**src/rtl/scpad_tile_sequencer_if.sv**
```systemverilog
// Tile-sequencer bus: requester descriptors in, address-mapper beat stream out.
// The slave modport is the sequencer; the master modport is the requester/crossbar side.
interface scpad_tile_sequencer_if #(
    parameter int NUM_COLS      = 32,
    parameter int ROW_IDX_WIDTH = 10,
    parameter int DIM_WIDTH     = $clog2(NUM_COLS) + 1,
    parameter int IDX_WIDTH     = $clog2(NUM_COLS)
);
    logic [1:0]                    req_valid;
    logic [1:0]                    req_ready;
    logic [1:0]                    req_row_or_col;
    logic [1:0][ROW_IDX_WIDTH-1:0] req_spad_addr;
    logic [1:0][DIM_WIDTH-1:0]     req_num_rows;
    logic [1:0][DIM_WIDTH-1:0]     req_num_cols;

    logic                          am_row_or_col;
    logic [ROW_IDX_WIDTH-1:0]      am_spad_addr;
    logic [DIM_WIDTH-1:0]          am_num_rows;
    logic [DIM_WIDTH-1:0]          am_num_cols;
    logic [IDX_WIDTH-1:0]          am_row_id;
    logic [IDX_WIDTH-1:0]          am_col_id;

    logic                          beat_valid;
    logic                          beat_ready;
    logic                          beat_last;
    logic                          beat_owner;
    logic                          done;
    logic                          done_owner;
    logic                          busy;

    modport master (
        output req_valid, req_row_or_col, req_spad_addr, req_num_rows, req_num_cols, beat_ready,
        input  req_ready, am_row_or_col, am_spad_addr, am_num_rows, am_num_cols,
               am_row_id, am_col_id, beat_valid, beat_last, beat_owner, done, done_owner, busy
    );

    modport slave (
        input  req_valid, req_row_or_col, req_spad_addr, req_num_rows, req_num_cols, beat_ready,
        output req_ready, am_row_or_col, am_spad_addr, am_num_rows, am_num_cols,
               am_row_id, am_col_id, beat_valid, beat_last, beat_owner, done, done_owner, busy
    );
endinterface

```
**src/rtl/scpad_tile_sequencer.sv**
```systemverilog
// Round-robin tile sequencer: accepts one of two tile descriptors and steps
// row_id/col_id one beat per crossbar handshake into the scratchpad address mapper.
//
// state | meaning
// IDLE  | arbitrating; req_ready asserted combinationally for the winner
// ISSUE | presenting beats of the captured tile, one per beat_ready
module scpad_tile_sequencer #(
    parameter int NUM_COLS      = 32,
    parameter int ROW_IDX_WIDTH = 10,
    parameter int DIM_WIDTH     = $clog2(NUM_COLS) + 1,
    parameter int IDX_WIDTH     = $clog2(NUM_COLS)
) (
    input logic                   CLK,
    input logic                   nRST,
    scpad_tile_sequencer_if.slave bus
);
    typedef enum logic {IDLE = 1'b0, ISSUE = 1'b1} state_t;

    localparam logic [DIM_WIDTH-1:0] MAX_DIM = DIM_WIDTH'(NUM_COLS);
    localparam logic [DIM_WIDTH-1:0] ONE_DIM = DIM_WIDTH'(1);

    state_t                   state_q;
    logic                     prio_q;
    logic [IDX_WIDTH-1:0]     cnt_q;
    logic [DIM_WIDTH-1:0]     beats_q;
    logic                     owner_q;
    logic                     last_q;
    logic                     done_q;
    logic                     done_owner_q;
    logic                     row_or_col_q;
    logic [ROW_IDX_WIDTH-1:0] spad_q;
    logic [DIM_WIDTH-1:0]     rows_q;
    logic [DIM_WIDTH-1:0]     cols_q;
    logic [IDX_WIDTH-1:0]     row_id_q;
    logic [IDX_WIDTH-1:0]     col_id_q;

    logic                     grant;
    logic                     accept;
    logic [DIM_WIDTH-1:0]     g_rows;
    logic [DIM_WIDTH-1:0]     g_cols;
    logic [DIM_WIDTH-1:0]     g_beats;
    logic [DIM_WIDTH-1:0]     cnt_nxt;

    always_comb begin
        grant = (&bus.req_valid) ? prio_q : bus.req_valid[1];
        // Gated by nRST so req_ready reads 0 while reset is held
        accept  = nRST && (state_q == IDLE) && (|bus.req_valid);
        g_rows  = (bus.req_num_rows[grant] > MAX_DIM) ? MAX_DIM : bus.req_num_rows[grant];
        g_cols  = (bus.req_num_cols[grant] > MAX_DIM) ? MAX_DIM : bus.req_num_cols[grant];
        g_beats = bus.req_row_or_col[grant] ? g_rows : g_cols;
        cnt_nxt = DIM_WIDTH'(cnt_q) + ONE_DIM;
    end

    always_ff @(posedge CLK or negedge nRST) begin
        if (!nRST) begin
            state_q      <= IDLE;
            prio_q       <= 1'b0;
            cnt_q        <= '0;
            beats_q      <= '0;
            owner_q      <= 1'b0;
            last_q       <= 1'b0;
            done_q       <= 1'b0;
            done_owner_q <= 1'b0;
            row_or_col_q <= 1'b0;
            spad_q       <= '0;
            rows_q       <= '0;
            cols_q       <= '0;
            row_id_q     <= '0;
            col_id_q     <= '0;
        end else begin
            done_q <= 1'b0;
            case (state_q)
                IDLE: begin
                    if (accept) begin
                        prio_q       <= ~grant;
                        owner_q      <= grant;
                        row_or_col_q <= bus.req_row_or_col[grant];
                        spad_q       <= bus.req_spad_addr[grant];
                        rows_q       <= g_rows;
                        cols_q       <= g_cols;
                        beats_q      <= g_beats;
                        cnt_q        <= '0;
                        row_id_q     <= '0;
                        col_id_q     <= '0;
                        // Zero-length tiles complete without ever leaving IDLE
                        if (g_beats == '0) begin
                            done_q       <= 1'b1;
                            done_owner_q <= grant;
                        end else begin
                            state_q <= ISSUE;
                            last_q  <= (g_beats == ONE_DIM);
                        end
                    end
                end
                ISSUE: begin
                    if (bus.beat_ready) begin
                        if (last_q) begin
                            state_q      <= IDLE;
                            last_q       <= 1'b0;
                            done_q       <= 1'b1;
                            done_owner_q <= owner_q;
                        end else begin
                            cnt_q  <= cnt_nxt[IDX_WIDTH-1:0];
                            last_q <= (cnt_nxt == (beats_q - ONE_DIM));
                            if (row_or_col_q) begin
                                row_id_q <= cnt_nxt[IDX_WIDTH-1:0];
                            end else begin
                                col_id_q <= cnt_nxt[IDX_WIDTH-1:0];
                            end
                        end
                    end
                end
            endcase
        end
    end

    assign bus.req_ready     = accept ? (grant ? 2'b10 : 2'b01) : 2'b00;
    assign bus.am_row_or_col = row_or_col_q;
    assign bus.am_spad_addr  = spad_q;
    assign bus.am_num_rows   = rows_q;
    assign bus.am_num_cols   = cols_q;
    assign bus.am_row_id     = row_id_q;
    assign bus.am_col_id     = col_id_q;
    assign bus.beat_valid    = (state_q == ISSUE);
    assign bus.beat_last     = last_q;
    assign bus.beat_owner    = owner_q;
    assign bus.done          = done_q;
    assign bus.done_owner    = done_owner_q;
    assign bus.busy          = (state_q == ISSUE);
endmodule

```
**src/flat_wrapper.sv**
```systemverilog
// flat-port wrapper written by rule: the top's interface ports become plain ports
module scpad_tile_sequencer_flat 
#(
    parameter int NUM_COLS      = 32,
    parameter int ROW_IDX_WIDTH = 10,
    parameter int DIM_WIDTH     = $clog2(NUM_COLS) + 1,
    parameter int IDX_WIDTH     = $clog2(NUM_COLS)
)
  (CLK, nRST, bus_req_valid, bus_req_row_or_col, bus_req_spad_addr, bus_req_num_rows, bus_req_num_cols, bus_beat_ready, bus_req_ready, bus_am_row_or_col, bus_am_spad_addr, bus_am_num_rows, bus_am_num_cols, bus_am_row_id, bus_am_col_id, bus_beat_valid, bus_beat_last, bus_beat_owner, bus_done, bus_done_owner, bus_busy);
  scpad_tile_sequencer_if #(.NUM_COLS(NUM_COLS), .ROW_IDX_WIDTH(ROW_IDX_WIDTH), .DIM_WIDTH(DIM_WIDTH), .IDX_WIDTH(IDX_WIDTH)) bus_i ();
  input logic CLK;
  input logic nRST;
  input wire logic [$bits(bus_i.req_valid)-1:0] bus_req_valid;
  input wire logic [$bits(bus_i.req_row_or_col)-1:0] bus_req_row_or_col;
  input wire logic [$bits(bus_i.req_spad_addr)-1:0] bus_req_spad_addr;
  input wire logic [$bits(bus_i.req_num_rows)-1:0] bus_req_num_rows;
  input wire logic [$bits(bus_i.req_num_cols)-1:0] bus_req_num_cols;
  input wire logic [$bits(bus_i.beat_ready)-1:0] bus_beat_ready;
  output wire logic [$bits(bus_i.req_ready)-1:0] bus_req_ready;
  output wire logic [$bits(bus_i.am_row_or_col)-1:0] bus_am_row_or_col;
  output wire logic [$bits(bus_i.am_spad_addr)-1:0] bus_am_spad_addr;
  output wire logic [$bits(bus_i.am_num_rows)-1:0] bus_am_num_rows;
  output wire logic [$bits(bus_i.am_num_cols)-1:0] bus_am_num_cols;
  output wire logic [$bits(bus_i.am_row_id)-1:0] bus_am_row_id;
  output wire logic [$bits(bus_i.am_col_id)-1:0] bus_am_col_id;
  output wire logic [$bits(bus_i.beat_valid)-1:0] bus_beat_valid;
  output wire logic [$bits(bus_i.beat_last)-1:0] bus_beat_last;
  output wire logic [$bits(bus_i.beat_owner)-1:0] bus_beat_owner;
  output wire logic [$bits(bus_i.done)-1:0] bus_done;
  output wire logic [$bits(bus_i.done_owner)-1:0] bus_done_owner;
  output wire logic [$bits(bus_i.busy)-1:0] bus_busy;
  assign bus_i.req_valid = bus_req_valid;
  assign bus_i.req_row_or_col = bus_req_row_or_col;
  assign bus_i.req_spad_addr = bus_req_spad_addr;
  assign bus_i.req_num_rows = bus_req_num_rows;
  assign bus_i.req_num_cols = bus_req_num_cols;
  assign bus_i.beat_ready = bus_beat_ready;
  assign bus_req_ready = bus_i.req_ready;
  assign bus_am_row_or_col = bus_i.am_row_or_col;
  assign bus_am_spad_addr = bus_i.am_spad_addr;
  assign bus_am_num_rows = bus_i.am_num_rows;
  assign bus_am_num_cols = bus_i.am_num_cols;
  assign bus_am_row_id = bus_i.am_row_id;
  assign bus_am_col_id = bus_i.am_col_id;
  assign bus_beat_valid = bus_i.beat_valid;
  assign bus_beat_last = bus_i.beat_last;
  assign bus_beat_owner = bus_i.beat_owner;
  assign bus_done = bus_i.done;
  assign bus_done_owner = bus_i.done_owner;
  assign bus_busy = bus_i.busy;
  scpad_tile_sequencer #(.NUM_COLS(NUM_COLS), .ROW_IDX_WIDTH(ROW_IDX_WIDTH), .DIM_WIDTH(DIM_WIDTH), .IDX_WIDTH(IDX_WIDTH)) u_core (.CLK(CLK), .nRST(nRST), .bus(bus_i));
endmodule
```
**config.mk**
```make
export PLATFORM = sky130hd
export DESIGN_NAME = scpad_tile_sequencer_flat
export DESIGN_NICKNAME = d
export VERILOG_FILES = /design/src/rtl/scpad_tile_sequencer_if.sv /design/src/rtl/scpad_tile_sequencer.sv /design/src/flat_wrapper.sv
export SDC_FILE = /design/constraint.sdc
export NUM_CORES = 1
export LEC_CHECK = 0
export ABC_CLOCK_PERIOD_IN_PS = 1700
export CORE_MARGIN = 2
export CORE_UTILIZATION = 42
export DETAILED_ROUTE_END_ITERATION = 10
export PLACE_DENSITY = 0.78
export SLEW_MARGIN = 20
export SYNTH_ARGS = -nofsm -noshare
export SYNTH_HDL_FRONTEND = slang
export SYNTH_SLANG_ARGS = --single-unit
```
**constraint.sdc**
```tcl
create_clock -name CLK -period 1.7 [get_ports CLK]
set_input_delay 0.34 -clock CLK [delete_from_list [all_inputs] [get_ports CLK]]
set_output_delay 0.34 -clock CLK [all_outputs]
set_load 0.05 [all_outputs]
```
Word-level counts from Yosys, hierarchy flattened. Cells that the tools add are included.

Memories: 0. Word-level logic and storage cells: 88. ROM bits: 0. Latch bits: 0. Register bits after elaboration: 50. Input port bits: 51. Output and inout port bits: 41. RAM bits: 0.

Divide/modulo/power cells: 0. $lt $le $gt $ge: 3. Muxes and demuxes: 46. Bitwise operators: 2. Shift operators: 0. Reduce and logical (&&, ||, !) cells: 11. Multiply operators: 0. Eq/ne operators: 10. Add/sub/neg operators: 2.

Operators with widths (number): two-way mux 5 bit (9); two-way mux 6 bit (7); case mux 5 bit (2 select lines) (3); two-way mux 10 bit (2); two-way mux 1 bit (19); inequality test 2 bit, second input constant (7); greater-than comparator 6 bit, second input constant (2); AND reduction 4 bit (3); case mux 1 bit (2 select lines) (4); adder 5 x 1 -> 6 bit, second input constant (1); equality test 6 x 1 -> 1 bit, second input constant (1); equality test 6 bit (1); logical NOT 6 bit (1); AND reduction 3 bit (2); subtractor 6 x 1 -> 6 bit, second input constant (1); two-way mux 2 bit (2); AND reduction 2 bit (2); logical AND 1 bit (2); less-than comparator 1 x 2 -> 1 bit, second input constant (1); inequality test 2 x 1 -> 1 bit, second input constant (1); NOT 1 bit (2); OR reduction 2 bit (1).

Depth between registers and ports, before layout.
Depth after elaboration: 11. Mapped depth: 7. Depth with buffers taken out: 7.

Worst setup path after synthesis. Ideal clock, no wire load.

Kind: register to output. From: reg u_core.state_q, in the netlist u_core.bus.beat_valid. To: out bus_req_ready[1]. Data arrival time: 1.924 ns. Required time: 1.360 ns. Slack: -0.564 ns. Stages on the path, launching flop included: 5. Buffers on the path: 1. Cells stage by stage: dfrtp_1 > inv_2 > o211ai_1 > buf_6 > nor2_1.

Cells in the longest elaborated chain, start to end: 4.

RTL lines: from (decl) (RTL line scpad_tile_sequencer.sv:22) `state_t state_q;`; from (signal assigned) (RTL line scpad_tile_sequencer.sv:56) `state_q <= IDLE;`; from (signal assigned) (RTL line scpad_tile_sequencer.sv:90) `state_q <= ISSUE;`; from (signal assigned) (RTL line scpad_tile_sequencer.sv:98) `state_q <= IDLE;`; NOT 1 bit (no line); logical AND 1 bit (2 in series) (RTL line scpad_tile_sequencer.sv:47) `accept = nRST && (state_q == IDLE) && (|bus.req_valid);`; two-way mux 2 bit (RTL line scpad_tile_sequencer.sv:117) `assign bus.req_ready = accept ? (grant ? 2'b10 : 2'b01) : 2'b00;`; to (decl) (RTL line flat_wrapper.sv:19) `output wire logic [$bits(bus_i.req_ready)-1:0] bus_req_ready;`.

No other way between the ends.

Worst setup path after layout.
From: reg u_core.beats_q[2]. To: reg u_core.last_q, in the netlist u_core.bus.beat_last.

Cells in the longest elaborated chain, start to end: 5.

RTL lines: from (decl) (RTL line scpad_tile_sequencer.sv:25) `logic [DIM_WIDTH-1:0] beats_q;`; from (signal assigned) (RTL line scpad_tile_sequencer.sv:81) `beats_q <= g_beats;`; subtractor 6 x 1 -> 6 bit (RTL line scpad_tile_sequencer.sv:104) `last_q <= (cnt_nxt == (beats_q - ONE_DIM));`; equality test 6 bit (RTL line scpad_tile_sequencer.sv:104); two-way mux 1 bit (RTL line scpad_tile_sequencer.sv:97) `if (last_q) begin`; two-way mux 1 bit (RTL line scpad_tile_sequencer.sv:96) `if (bus.beat_ready) begin`; case mux 1 bit (2 select lines) (RTL line scpad_tile_sequencer.sv:72) `case (state_q)`; to (signal assigned) (RTL line scpad_tile_sequencer.sv:91) `last_q <= (g_beats == ONE_DIM);`; to (signal assigned) (RTL line scpad_tile_sequencer.sv:104); to (decl) (RTL line scpad_tile_sequencer.sv:27) `logic last_q;`.

No other way between the ends. The select of a mux whose other input is x is not followed. A chain may end at the register's enable or synchronous reset.

==> key figures <==
Outcome
  – Status: finished, violations left
  – Failing checks: negative setup slack

Power
  – Pleak: between 2 and 2.5 nW
  – VDD IR max: around 0.0011 V
  – Pwr dens: around 1700 nW/µm²
  – Total power: around 7.4 mW

Final layout
  – Layout cells sized above 1: around 34%
  – # nets final: 492
  – Layout Cells excl Fill: between 500 and 600
  – Fin area: ~4400 µm²
  – Final core utilization: slightly below 70%
  – P&R area growth vs syn: 59.53%
  – Ant. Diodes: 0

Die
  – Initial Util: 43.43%
  – Die Area: 7230 µm²
  – Core Rows: 29
  – Core Region: between 6000 and 7000 µm²
  – Die span in x: around 85 µm
  – Io pins: 92
  – Die Ht: ~85 µm

Clock network
  – CTS tree: built
  – Worst-path clk slew: 0.10 ns
  – Clk Latency, worst-skew pair: approximately 0.32 ns
  – Root Buffer: clkbuf_8
  – Max H-tree Level: 2
  – CTS Buf Count: 5
  – Hold Buf Count CTS: 0
  – Max clock buf depth: 2
  – Clk sinks: 50

Synth
  – Synth Cell Area: ~2800 µm²
  – Synth Warn #: 0
  – Syn avg cell area: about 9.5 µm²
  – Post-synth top area share: 45.37%
  – Area leader, netlist: dfrtp_1
  – Top cells by area, synth: dfrtp_1 (45%), mux2i_1 (5.8%), nand2_1 (5.6%)
  – Synth top cells by count: dfrtp_1 (50), nand2_1 (41), o21ai_0 (28)
  – Most common cell in the netlist: dfrtp_1
  – Async S/R FF share, synth: 100.0%
  – Synth cell types: 47
  – #FFs+latches synth: 50
  – Top FF cell, synth: dfrtp_1
  – Post-synth EDFFs: 0
  – Post-synthesis cell count: roughly 290
  – Seq/Total Area, Yosys: 45.37%
  – Synth Net Count: between 300 and 400

STA
  – Worst-margin pin slew: 0.5214 ns
  – Min Tclk post-route: ~1.8 ns
  – Final Hold Fails: 0
  – Fmax: 544.5 MHz
  – RSZ-0062 raised after global routing: true
  – Slack of the critical path: -0.1364 ns
  – Period utilisation layout: 108.0%
  – Fin Clk Skew: 0.01021 ns
  – Max-Slew Margin vs Limit: between 60 and 70%
  – Final setup viols: 4
  – Max-slew violations: 0

Routing
  – Routed Antenna Nets: 0
  – DR vias/cell: around 5.3
  – Routed len/inst: 15.47 µm
  – WL final: approximately 8000 µm
  – Drt first pass iters: 4
  – Drc violations: 0
  – DRT iter0 DRCs: 97
  – Vias: 2,747

Job
  – MaxCap Viol Count: 0

Placement
  – Cell Area, Placed: 4089 µm²
  – Pre-CTS WS: -0.7826 ns
  – Placed insts: 498
  – Final HPWL DP: about 6000 µm
  – IO Port Bufs: 91
  – Placer Congestion: between 0.8 and 0.9

Global routing
  – Tot GR Track Use: 22.89%
  – GRT overflow: 0
  – Vias in the first global route: 2,839
  – Initial antenna violation count: 0
  – First-pass GRT wire length: approximately 13,000 µm
  – Largest net degree at the start of global routing: 42

Worst setup path
  – Slowest-stage cell, CP: or4_4
  – Max FO, Critical Path: 4
  – CP Capture Type: flop
  – Crit Reg-Reg Startpoint: u_core.beats_q[2]
  – Cells on worst reg2reg path: 6
  – Worst setup startpoint: u_core.beats_q[2]
  – Worst path cell trace: or4_4 -> a21bo_1 -> o211a_1 -> o31ai_2 -> nand4_1 -> a21oi_1
  – Critical path startpoint category: flop
  – Req. time, crit path: between 1.5 and 2 ns
  – Crit-path max cell delay: between 0.5 and 0.6 ns
  – Setup CP Type: flop to flop
  – Reg2reg setup slack: -0.14 ns
  – Arr. time, crit path: 2.08 ns
  – Reg2Reg Capture Point: u_core.bus.beat_last

Min path
  – Path type of the worst min-delay path: input port to asynchronous set/reset pin
## layer usage
layer / up-vias / GRT usage (%) / routed length, µm
met3: 22 / 5.739 / 454
li1: 1328 / - / -
met4: 0 / 7.792 / 184
met2: 96 / 39.56 / 4041
met5: - / 0 / 0
met1: 1301 / 27.83 / 3319
## layout make-up
type | instances | area [µm²]
fillers | 475 | 1951
clock buffers | 5 | 68.82
flip-flops and latches | 50 | 1254
inverters | 9 | 36.28
multi-input cells | 214 | 1480
repair buffers | 159 | 1415
well taps | 77 | 96.34
clock inverters | 3 | 48.80
## state kept, by name (all words and copies together) (netlist names), 5 cells and up
register / count
u_core.cnt_q: 5
u_core.bus.am_spad_addr: 10
u_core.bus.am_row_id: 5
u_core.bus.am_num_rows: 6
u_core.bus.am_num_cols: 6
u_core.beats_q: 6
u_core.bus.am_col_id: 5
## what timing repair did
| item | 4_1_cts | 5_1_grt |
|---|---|---|
| buffers inserted | 9 | 2 |
| resized for setup | 28 | 10 |
| pin swaps | 11 | 6 |
| endpoints found under the setup margin | 8 | 10 |
| cloned | 1 | 0 |
## placed cells by master, fill, tap and decap left out, types with 10 or more instances in the layout
master / n
dfrtp_1: 48
buf_4: 99
nand2_1: 40
o21ai_1: 10
nor3b_1: 10
o21ai_0: 26
mux2i_1: 16
clkdlybuf4s50_1: 37
nor2_1: 16
## cell families (layout without fill, tap and decap cells)
kind of cell,Yosys count,after routing,share of synthesized area (%)
and+or+nand+nor,97,97,17.92
AOI/OAI and AO/OA,79,79,18.24
DFF,50,50,45.37
muxes,27,27,10.30
buffers and inverters,25,176,4.401
xor gates and xnor gates,9,9,2.859
adders and majority gates,2,2,0.9073
## report_power, final
part	switching (mW)	internal, mW	total, mW
registers	0.349	1.67	2.02
clock network	0.446	0.449	0.895
logic	2.71	1.80	4.50
total	3.50	3.92	7.42
## worst max-delay path by stage
stage | slack [ns] | to
5_1_grt | -0.19 | u_core.bus.beat_last
4_1_cts | -0.16 | u_core.bus.beat_last
3_3_place_gp | -0.71 | u_core.bus.done_owner
2_1_floorplan | -0.05 | bus_req_ready[1]
6_report | -0.14 | u_core.bus.beat_last
3_5_place_dp | -0.78 | u_core.bus.done_owner
## critical path, delay by kind of cell, from the launching register on
family	cells	cell delay [ns]
and+or+nand+nor	2	0.69
AOI/OAI and AO/OA	4	0.68
DFF	1	0.39
## through the flow
stage,TNS (ns),hold slack (ns)
2_1_floorplan,-0.1024,0.04441
3_5_place_dp,-14.15,0.3539
6_report,-0.2537,0.003308
4_1_cts,-0.3317,0.007328
5_1_grt,-0.5294,0.01529
3_3_place_gp,-13.36,0.3604
(Power assumes the default switching activity.)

•••••

• EXERCISE INSTRUCTIONS:
For the word "synthesis", tally the lines of the listing that include it and give the number alone.

• COMPLETED EXERCISE:
2